今日、川崎市外国人市民代表者会議関係で川崎市の外国人市民の実態調査のワーキンググループに行ってきた。調査の調査票の案がよく進んでいるので、来年度の予算が出れば、実現できるようだ。この調査で、外国人市民の生活のあり方を把握しようとしている。その一面は、文化的な暮らし方だ。
最近、「多文化社会」が取り上げられている。例として、ヨーロッパの諸国がある。しかし、私は多文化社会に対する疑問を抱くようになった。可能であるかどうか、そして可能だとしても、良いかどうかという疑問だ。まず、多文化社会を定義しよう。
「多文化」というのは、一つの社会の中には複数の区別できる文化が共存する状態だ。ただし、日本には関東人と関西人がいるだけで多文化社会にはならない。関東の文化と関西の文化は両方日本の文化の一種であるからだ。関東人も関西人もそう思う。一方、中世のヨーロッパで、ユダヤ人の文化とキリスト教徒の文化は二つの文化だった。両方はそう思ったし、文化を区別するように両方が努力した。もちろん、一線を画すのは難しいが、双方が文化を別々に見做して、区別をよりはっきりさせようとすれば、多文化になると言えよう。
この定義で、多文化社会は常に不安定だと思うし、少数派になる文化が必ずと言って良いほどの確率で弾圧の対象になる。なぜなら、二つの文化が違いを強調して隣で暮らすが、人間は別の文化を排除する本能は強いからだ。別の文化が別の国にあるとしても、戦争の原因の一つになることもあるが、一定の距離を置いて共存できる。家は隣同士であれば、それは無理になる。
具体例の一つは言語だ。国の中で二つの言語が二つの文化の母語となれば、そしてお互いに他方の言語を流暢に話せるようになることを評価しないか、抑制するかとすれば、この二つのグループが文字通り相互理解できない。問題があれば、話し合いで解決できないので、簡単に軋轢になって、暴力に展開する。
だから、多文化共存を目指すべきではないと思ってきた。
一方、豊かな文化を目指すべきだと思う。豊かな文化というのは、重層的な文化で、多面的な文化で、多様性を満ちている文化で、多種多様な要素を含む文化だ。言語が複数生きている文化は豊で、宗教も、音楽も、料理も、服装も多種多様である文化は、豊かである。
豊かな文化を作り上げるために、主に二つの方法がある。一つは、市民の創造力や想像力を自由に駆使させることだ。もう一つは、外国からの移民を促進することだ。日本で、移民のおかげで肉まんやラーメンがあるし、漢字も渡来人によって持ってこられたそうだ。しかし、多文化社会は危ないので、渡来人が日本の文化に溶け込むように措置をとるべきだ。多様性がある文化を用意すれば、溶け込むために特徴のすべてを失う必要は全くない。実は、必要条件は一つしかないと思う。それは、日本語を身につけることだ。日本語はできないと、日本の文化に溶け込めない。
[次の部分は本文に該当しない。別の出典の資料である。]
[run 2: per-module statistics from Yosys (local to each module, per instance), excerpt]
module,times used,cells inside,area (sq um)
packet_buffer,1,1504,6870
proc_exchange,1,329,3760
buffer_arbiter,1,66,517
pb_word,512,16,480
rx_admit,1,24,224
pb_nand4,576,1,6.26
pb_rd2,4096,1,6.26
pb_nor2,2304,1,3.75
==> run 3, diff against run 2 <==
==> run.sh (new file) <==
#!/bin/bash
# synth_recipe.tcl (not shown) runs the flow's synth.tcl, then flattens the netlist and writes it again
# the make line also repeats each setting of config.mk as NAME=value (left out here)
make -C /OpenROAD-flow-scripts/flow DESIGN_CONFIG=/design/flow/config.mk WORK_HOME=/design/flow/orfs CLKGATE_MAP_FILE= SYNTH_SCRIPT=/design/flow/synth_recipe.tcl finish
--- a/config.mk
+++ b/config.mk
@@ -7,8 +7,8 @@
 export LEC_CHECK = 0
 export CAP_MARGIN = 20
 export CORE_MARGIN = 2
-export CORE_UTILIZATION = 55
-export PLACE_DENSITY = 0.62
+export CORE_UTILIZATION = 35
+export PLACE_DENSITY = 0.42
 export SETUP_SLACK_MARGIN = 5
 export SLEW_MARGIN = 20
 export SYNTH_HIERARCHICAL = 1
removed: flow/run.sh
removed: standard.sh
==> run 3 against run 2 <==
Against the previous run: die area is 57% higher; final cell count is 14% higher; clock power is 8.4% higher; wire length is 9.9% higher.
From an optimization exercise on the open Yosys and OpenROAD flow, aimed at small area, a short achievable clock period and few clock cycles; shortcuts taken in it are not production practice. Where RTL was checked, it was by simulation tests only, not by an equivalence proof against the original. For run 2, only the layout was checked, not whether the RTL still works.

==> flow/design.v (outline; a module is shown in full before it is edited, if it fits) <==
// module rbm_top: 1006 lines
module rbm_top (
  input  logic                   finish,
  input  logic                   rst_n,
  input  rbm_pkg::feature_beat_t in_beat,
  input  logic                   in_valid,
  output logic                   in_ready,
  output rbm_pkg::rbm_result_t   out_result,
  output logic                   out_valid,
  input  logic                   out_ready
);
  // ...
==> flow/flow/run.sh <==
#!/bin/bash
# The standard layout, with its timing repair aimed below the clock period:
# repair_timing keeps working until the setup slack reaches SETUP_SLACK_MARGIN.
set -euo pipefail
bash standard.sh SETUP_SLACK_MARGIN=6.7 finish > standard.log 2>&1
==> flow/standard.sh <==
#!/bin/bash
# synth_recipe.tcl (not shown) runs the flow's synth.tcl, then flattens the netlist and writes it again
# the make line also repeats each setting of config.mk as NAME=value (left out here)
make -C /OpenROAD-flow-scripts/flow DESIGN_CONFIG=/design/flow/config.mk WORK_HOME=/design/flow/orfs CLKGATE_MAP_FILE= SYNTH_SCRIPT=/design/flow/synth_recipe.tcl "${@:-finish}"
==> flow/config.mk <==
export PLATFORM = sky130hd
export DESIGN_NAME = rbm_top
export DESIGN_NICKNAME = rbm_top
export VERILOG_FILES = /design/flow/design.v
export SDC_FILE = /design/flow/constraint.sdc
export NUM_CORES = 4
export LEC_CHECK = 0
export CAP_MARGIN = 75
export CORE_MARGIN = 2
export CORE_UTILIZATION = 40
export SLEW_MARGIN = 75
==> flow/constraint.sdc <==
create_clock -name core_clock -period 10.0 [get_ports {finish}]
set_input_delay 2.0000 -clock core_clock [delete_from_list [all_inputs] [get_ports {finish}]]
set_output_delay 2.0000 -clock core_clock [all_outputs]
set_load 0.01 [all_outputs]
==> impl_metrics.toml, run 1 <==
[sta]
worstMarginPinSlew_ns = 0.381
finalClockSkew_ns = 0.0155
final.min_clock_period_ns = 3.43
setup_viol = 0
final_critical_path_setup_slack_ns = 6.57
maxSlewViolCount = 0

[status]
outcome = "finished clean"

[die]
initial_core_util_pct = 40.8
fp.dieW_um = 217
die_h_um = 217

[min_path]
hold-path-endpoint = "s0[0]$_DFFE_PP_"

[setup_path]
cp.arrival_ns = 3.89
cp-startpoint = "last1$_DFF_P_"
path_cells = "buf_12 -> or2_4 -> buf_8 -> buf_12 -> a22o_1 -> fa_1 -> fa_1 -> fa_2 -> fa_2 -> fa_2"

[place]
routabilityCongestion = 0.811
dp_cells = 2380

[grt]
gr-total-overflow = 0
grt_max_degree = 64
grt_pass1_wl_um = 72900

[clock_network]
htree_num_levels = 2
cts-buffers-inserted = 34
holdBufCountCts = 0
cts_resized = 116
cts_root_buf = "clkbuf_16"

[cells_and_area]
largest_register = "acc"
design_area_um2 = 21300
nMultiInputCombCells = 1283
nNonClkBuffers = 135

[logic_synthesis]
async_flop_share_pct = 4.49
netlist_instances = 1821

[routing]
drc = 0
Testbench counts, summed over its fixed seeds: cycles 5,864.
==> run 2, diff against run 1 <==
--- a/flow/design.v
+++ b/flow/design.v
@@ -579,21 +579,21 @@
   assign a3_sum[19] = u3zs_77;
   always_ff @(posedge finish) begin
     acc[3] <= a3_sum;
     a3_pend <= a3_cout;
   end
   logic [19:0] a3_full;      
   assign a3_full = acc[3] + (({19'd0, a3_pend[0]} << 3) | ({19'd0, a3_pend[1]} << 6) | ({19'd0, a3_pend[2]} << 9) | ({19'd0, a3_pend[3]} << 12) | ({19'd0, a3_pend[4]} << 15) | ({19'd0, a3_pend[5]} << 18));
   logic [19:0] a4_r1, a4_r2, a4_base, a4_sum;
-  logic [5:0] a4_pend, a4_cin, a4_cout;
+  logic [8:0] a4_pend, a4_cin, a4_cout;
   assign a4_r1 = ({20{sa[4]}} & r1) | ({20{s32[4]}} & r32) | ({20{last1}} & r1);
   assign a4_r2 = nv | ({20{~last1n}} & r8);
   assign a4_base = (acc[4] & {20{first1n}}) | (20'h0008e & {20{first1}});
-  assign a4_cin = a4_pend & {6{first1n}};
+  assign a4_cin = a4_pend & {9{first1n}};
   logic [19:0] a4_r3;
   assign a4_r3 = {20{last1}} & r2;
   wire u4xs_1 = a4_base[0] ^ a4_r1[0] ^ a4_r3[0];
   wire u4xc_2 = (a4_base[0] & a4_r1[0]) | (a4_base[0] & a4_r3[0]) | (a4_r1[0] & a4_r3[0]);
   wire u4xs_3 = a4_base[1] ^ a4_r1[1] ^ a4_r3[1];
   wire u4xc_4 = (a4_base[1] & a4_r1[1]) | (a4_base[1] & a4_r3[1]) | (a4_r1[1] & a4_r3[1]);
   wire u4xs_5 = a4_base[2] ^ a4_r1[2] ^ a4_r3[2];
   wire u4xc_6 = (a4_base[2] & a4_r1[2]) | (a4_base[2] & a4_r3[2]) | (a4_r1[2] & a4_r3[2]);
@@ -668,56 +668,59 @@
   wire u4ys_75 = u4xs_35 ^ u4xc_34 ^ a4_r2[17];
   wire u4yc_76 = (u4xs_35 & u4xc_34) | (u4xs_35 & a4_r2[17]) | (u4xc_34 & a4_r2[17]);
   wire u4ys_77 = u4xs_37 ^ u4xc_36 ^ a4_r2[18];
   wire u4yc_78 = (u4xs_37 & u4xc_36) | (u4xs_37 & a4_r2[18]) | (u4xc_36 & a4_r2[18]);
   wire u4ys_79 = u4xs_39 ^ u4xc_38 ^ a4_r2[19];
   wire u4yc_80 = (u4xs_39 & u4xc_38) | (u4xs_39 & a4_r2[19]) | (u4xc_38 & a4_r2[19]);
   wire u4zs_81 = u4ys_43 ^ u4yc_42;
   wire u4zc_82 = u4ys_43 & u4yc_42;
-  wire u4zs_83 = u4ys_45 ^ u4yc_44 ^ u4zc_82;
-  wire u4zc_84 = (u4ys_45 & u4yc_44) | (u4ys_45 & u4zc_82) | (u4yc_44 & u4zc_82);
-  assign a4_cout[0] = u4zc_84;
-  wire u4zs_85 = u4ys_47 ^ u4yc_46 ^ a4_cin[0];
-  wire u4zc_86 = (u4ys_47 & u4yc_46) | (u4ys_47 & a4_cin[0]) | (u4yc_46 & a4_cin[0]);
-  wire u4zs_87 = u4ys_49 ^ u4yc_48 ^ u4zc_86;
-  wire u4zc_88 = (u4ys_49 & u4yc_48) | (u4ys_49 & u4zc_86) | (u4yc_48 & u4zc_86);
+  assign a4_cout[0] = u4zc_82;
+  wire u4zs_83 = u4ys_45 ^ u4yc_44 ^ a4_cin[0];
+  wire u4zc_84 = (u4ys_45 & u4yc_44) | (u4ys_45 & a4_cin[0]) | (u4yc_44 & a4_cin[0]);
+  wire u4zs_85 = u4ys_47 ^ u4yc_46 ^ u4zc_84;
+  wire u4zc_86 = (u4ys_47 & u4yc_46) | (u4ys_47 & u4zc_84) | (u4yc_46 & u4zc_84);
+  assign a4_cout[1] = u4zc_86;
+  wire u4zs_87 = u4ys_49 ^ u4yc_48 ^ a4_cin[1];
+  wire u4zc_88 = (u4ys_49 & u4yc_48) | (u4ys_49 & a4_cin[1]) | (u4yc_48 & a4_cin[1]);
   wire u4zs_89 = u4ys_51 ^ u4yc_50 ^ u4zc_88;
   wire u4zc_90 = (u4ys_51 & u4yc_50) | (u4ys_51 & u4zc_88) | (u4yc_50 & u4zc_88);
-  assign a4_cout[1] = u4zc_90;
-  wire u4zs_91 = u4ys_53 ^ u4yc_52 ^ a4_cin[1];
-  wire u4zc_92 = (u4ys_53 & u4yc_52) | (u4ys_53 & a4_cin[1]) | (u4yc_52 & a4_cin[1]);
+  assign a4_cout[2] = u4zc_90;
+  wire u4zs_91 = u4ys_53 ^ u4yc_52 ^ a4_cin[2];
+  wire u4zc_92 = (u4ys_53 & u4yc_52) | (u4ys_53 & a4_cin[2]) | (u4yc_52 & a4_cin[2]);
   wire u4zs_93 = u4ys_55 ^ u4yc_54 ^ u4zc_92;
   wire u4zc_94 = (u4ys_55 & u4yc_54) | (u4ys_55 & u4zc_92) | (u4yc_54 & u4zc_92);
-  wire u4zs_95 = u4ys_57 ^ u4yc_56 ^ u4zc_94;
-  wire u4zc_96 = (u4ys_57 & u4yc_56) | (u4ys_57 & u4zc_94) | (u4yc_56 & u4zc_94);
-  assign a4_cout[2] = u4zc_96;
-  wire u4zs_97 = u4ys_59 ^ u4yc_58 ^ a4_cin[2];
-  wire u4zc_98 = (u4ys_59 & u4yc_58) | (u4ys_59 & a4_cin[2]) | (u4yc_58 & a4_cin[2]);
-  wire u4zs_99 = u4ys_61 ^ u4yc_60 ^ u4zc_98;
-  wire u4zc_100 = (u4ys_61 & u4yc_60) | (u4ys_61 & u4zc_98) | (u4yc_60 & u4zc_98);
+  assign a4_cout[3] = u4zc_94;
+  wire u4zs_95 = u4ys_57 ^ u4yc_56 ^ a4_cin[3];
+  wire u4zc_96 = (u4ys_57 & u4yc_56) | (u4ys_57 & a4_cin[3]) | (u4yc_56 & a4_cin[3]);
+  wire u4zs_97 = u4ys_59 ^ u4yc_58 ^ u4zc_96;
+  wire u4zc_98 = (u4ys_59 & u4yc_58) | (u4ys_59 & u4zc_96) | (u4yc_58 & u4zc_96);
+  assign a4_cout[4] = u4zc_98;
+  wire u4zs_99 = u4ys_61 ^ u4yc_60 ^ a4_cin[4];
+  wire u4zc_100 = (u4ys_61 & u4yc_60) | (u4ys_61 & a4_cin[4]) | (u4yc_60 & a4_cin[4]);
   wire u4zs_101 = u4ys_63 ^ u4yc_62 ^ u4zc_100;
   wire u4zc_102 = (u4ys_63 & u4yc_62) | (u4ys_63 & u4zc_100) | (u4yc_62 & u4zc_100);
-  assign a4_cout[3] = u4zc_102;
-  wire u4zs_103 = u4ys_65 ^ u4yc_64 ^ a4_cin[3];
-  wire u4zc_104 = (u4ys_65 & u4yc_64) | (u4ys_65 & a4_cin[3]) | (u4yc_64 & a4_cin[3]);
+  assign a4_cout[5] = u4zc_102;
+  wire u4zs_103 = u4ys_65 ^ u4yc_64 ^ a4_cin[5];
+  wire u4zc_104 = (u4ys_65 & u4yc_64) | (u4ys_65 & a4_cin[5]) | (u4yc_64 & a4_cin[5]);
   wire u4zs_105 = u4ys_67 ^ u4yc_66 ^ u4zc_104;
   wire u4zc_106 = (u4ys_67 & u4yc_66) | (u4ys_67 & u4zc_104) | (u4yc_66 & u4zc_104);
-  wire u4zs_107 = u4ys_69 ^ u4yc_68 ^ u4zc_106;
-  wire u4zc_108 = (u4ys_69 & u4yc_68) | (u4ys_69 & u4zc_106) | (u4yc_68 & u4zc_106);
-  assign a4_cout[4] = u4zc_108;
-  wire u4zs_109 = u4ys_71 ^ u4yc_70 ^ a4_cin[4];
-  wire u4zc_110 = (u4ys_71 & u4yc_70) | (u4ys_71 & a4_cin[4]) | (u4yc_70 & a4_cin[4]);
-  wire u4zs_111 = u4ys_73 ^ u4yc_72 ^ u4zc_110;
-  wire u4zc_112 = (u4ys_73 & u4yc_72) | (u4ys_73 & u4zc_110) | (u4yc_72 & u4zc_110);
+  assign a4_cout[6] = u4zc_106;
+  wire u4zs_107 = u4ys_69 ^ u4yc_68 ^ a4_cin[6];
+  wire u4zc_108 = (u4ys_69 & u4yc_68) | (u4ys_69 & a4_cin[6]) | (u4yc_68 & a4_cin[6]);
+  wire u4zs_109 = u4ys_71 ^ u4yc_70 ^ u4zc_108;
+  wire u4zc_110 = (u4ys_71 & u4yc_70) | (u4ys_71 & u4zc_108) | (u4yc_70 & u4zc_108);
+  assign a4_cout[7] = u4zc_110;
+  wire u4zs_111 = u4ys_73 ^ u4yc_72 ^ a4_cin[7];
+  wire u4zc_112 = (u4ys_73 & u4yc_72) | (u4ys_73 & a4_cin[7]) | (u4yc_72 & a4_cin[7]);
   wire u4zs_113 = u4ys_75 ^ u4yc_74 ^ u4zc_112;
   wire u4zc_114 = (u4ys_75 & u4yc_74) | (u4ys_75 & u4zc_112) | (u4yc_74 & u4zc_112);
-  assign a4_cout[5] = u4zc_114;
-  wire u4zs_115 = u4ys_77 ^ u4yc_76 ^ a4_cin[5];
-  wire u4zc_116 = (u4ys_77 & u4yc_76) | (u4ys_77 & a4_cin[5]) | (u4yc_76 & a4_cin[5]);
+  assign a4_cout[8] = u4zc_114;
+  wire u4zs_115 = u4ys_77 ^ u4yc_76 ^ a4_cin[8];
+  wire u4zc_116 = (u4ys_77 & u4yc_76) | (u4ys_77 & a4_cin[8]) | (u4yc_76 & a4_cin[8]);
   wire u4zs_117 = u4ys_79 ^ u4yc_78 ^ u4zc_116;
   wire u4zc_118 = (u4ys_79 & u4yc_78) | (u4ys_79 & u4zc_116) | (u4yc_78 & u4zc_116);
   assign a4_sum[0] = u4ys_41;
   assign a4_sum[1] = u4zs_81;
   assign a4_sum[2] = u4zs_83;
   assign a4_sum[3] = u4zs_85;
   assign a4_sum[4] = u4zs_87;
   assign a4_sum[5] = u4zs_89;
@@ -735,17 +738,17 @@
   assign a4_sum[17] = u4zs_113;
   assign a4_sum[18] = u4zs_115;
   assign a4_sum[19] = u4zs_117;
   always_ff @(posedge finish) begin
     acc[4] <= a4_sum;
     a4_pend <= a4_cout;
   end
   logic [19:0] a4_full;      
-  assign a4_full = acc[4] + (({19'd0, a4_pend[0]} << 3) | ({19'd0, a4_pend[1]} << 6) | ({19'd0, a4_pend[2]} << 9) | ({19'd0, a4_pend[3]} << 12) | ({19'd0, a4_pend[4]} << 15) | ({19'd0, a4_pend[5]} << 18));
+  assign a4_full = acc[4] + (({19'd0, a4_pend[0]} << 2) | ({19'd0, a4_pend[1]} << 4) | ({19'd0, a4_pend[2]} << 6) | ({19'd0, a4_pend[3]} << 8) | ({19'd0, a4_pend[4]} << 10) | ({19'd0, a4_pend[5]} << 12) | ({19'd0, a4_pend[6]} << 14) | ({19'd0, a4_pend[7]} << 16) | ({19'd0, a4_pend[8]} << 18));
   logic [19:0] af [5];
   logic [7:0]  pc [5];
   assign af[0] = a0_full;
   assign af[1] = a1_full;
   assign af[2] = a2_full;
   assign af[3] = a3_full;
   assign af[4] = a4_full;
   for (genvar j = 0; j < 5; j++) begin : g_clamp
==> flow/flow/run.sh (replaced) <==
#!/bin/bash
# The standard layout, with its timing repair aimed below the clock period:
# repair_timing keeps working until the setup slack reaches SETUP_SLACK_MARGIN.
set -euo pipefail
bash standard.sh SETUP_SLACK_MARGIN=7.0 finish > standard.log 2>&1
==> impl_metrics.toml, run 2 <==
[logic_synthesis]
yosys-top-cells-count = "229 x dfxtp_1, 203 x fa_1, 182 x inv_1"
yosysTopAreaCell = "dfxtp_1"
syn-num-nets = 2193
async_flop_share_pct = 4.44
yosysMostFrequentCell = "dfxtp_1"
synth-seq-cells = 270
synth-edff-count = 29
netlist_instances = 1870
seq_area_frac_synth_pct = 31.3
yosysUniqueCellTypes = 79
avgSynthCellArea_um2 = 9.82
synth_area_leaders = "dfxtp_1 25%, fa_1 22%, ha_1 7.0%, edfxtp_1 4.7%, inv_1 3.7%"
yosys_warnings = 5
synth_flop_cell = "dfxtp_1"
synth_top_area_share_pct = 25.0
netlist_area_um2 = 18400

[place]
routabilityCongestion = 0.820
hpwl_um = 33100
dp_cells = 2446
port_buffers = 58

[clock_network]
cts_root_buf = "clkbuf_16"
cts.sink_count = 270
clockBufferDepth = 3
clkLatencyLatePin_ns = 0.55
path_clk_slew_ns = 0.06
cts-buffers-inserted = 35
holdBufCountCts = 0
cts_tree = "built"
htree_num_levels = 2

[grt]
antenna_found_initial = 0
gr-total-overflow = 0
grt_pass1_wl_um = 78600
track_usage_pct = 21.1
grt_max_degree = 45
grt_pass1_vias = 14379

[die]
num_rows = 78
core_um2 = 45400
initial_core_util_pct = 40.5
dieArea_um2 = 47700
fp.dieW_um = 218
top_level_ports = 60
die_h_um = 218

[cells_and_area]
largest_reg_flops = 100
nNetsFinal = 2336
final_common_cell = "dfxtp_1"
drive_gt1_share_pct = 24.7
final-seq-area_um2 = 5850
largest_register = "acc"
final_cell_mix = "202 x dfxtp_1, 167 x inv_1, 148 x fa_1"
multi_input_area_um2 = 12400
reg.largest.list = "acc: 100 flops, pr: 35 flops, r: 16 flops"
fill_cells = 4080
syn_to_final_growth_pct = 24.6
fin_cells = 2639

[status]
outcome = "finished clean"

[setup_path]
cp_max_fo = 3
cp_num_buf_inv = 2
cp-startpoint = "s1[13]$_DFFE_PP_"
slowest_stage = "edfxtp_1"
path_cells = "buf_4 -> buf_6"
critPathTopFamily = "flip-flops"
worstSetupEndpointType = "output pin"
r2r_start = "s0[1]$_DFFE_PP_"
rr_endpoint = "s0[13]$_DFFE_PP_"
cp.arrival_ns = 1.28
r2r_cells = 15
required_ns = 8.00
reg2reg_slack_ns = 6.82
start_kind = "register"
max_stage_delay_ns = 0.45
criticalPathCategory = "reg2out"

[routing]
drtIter0Drc = 717
drc = 0
wire_per_inst_um = 18.5
drt_wl_total_um = 48800
ant_nets = 0
drt_first_pass_iters = 7
vias_per_cell = 5.22
num_vias = 13785

[sta]
maxSlewViolCount = 0
grt_setup_unrepaired = "true"
setup_viol = 0
finalHoldViolCount = 0
fmax_ghz = 0.305
fin_crit_sh_pct = 32.8
max-slew-margin-rel_pct = 71.8
final.min_clock_period_ns = 3.28
worstMarginPinSlew_ns = 0.421
fin_tns_setup_ns = 0
finalClockSkew_ns = 0.0229

[min_path]
hold-path-endpoint = "s1[0]$_DFFE_PP_"
worstHoldPathType = "reg2reg"
holdCritStartpoint = "d1x[0]$_DFF_P_"
hold_depth = 0

[job]
cap_violations = 0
日本語能力だけでは足りないが、日本語に加える要素は自由だ。もちろん、日本の伝統文化は良い。生け花、茶道、歌舞伎などを制覇すれば、日本の文化に入るだろう。武道も同じだ。ただし、現代文化でも良い。アニメや漫画、アイドル、大笑いなどもそうだ。食文化も候補になる。日本語ができる、生け花と茶道を趣味とする人は、日本の文化に浸かっていると言えよう。この人はイスラム教徒であるとしても、多文化ではなく、豊かな文化に貢献していると言えるのではないか。
この立場から、移民を歓迎するべきと同時に、慎重に審査するべきだ。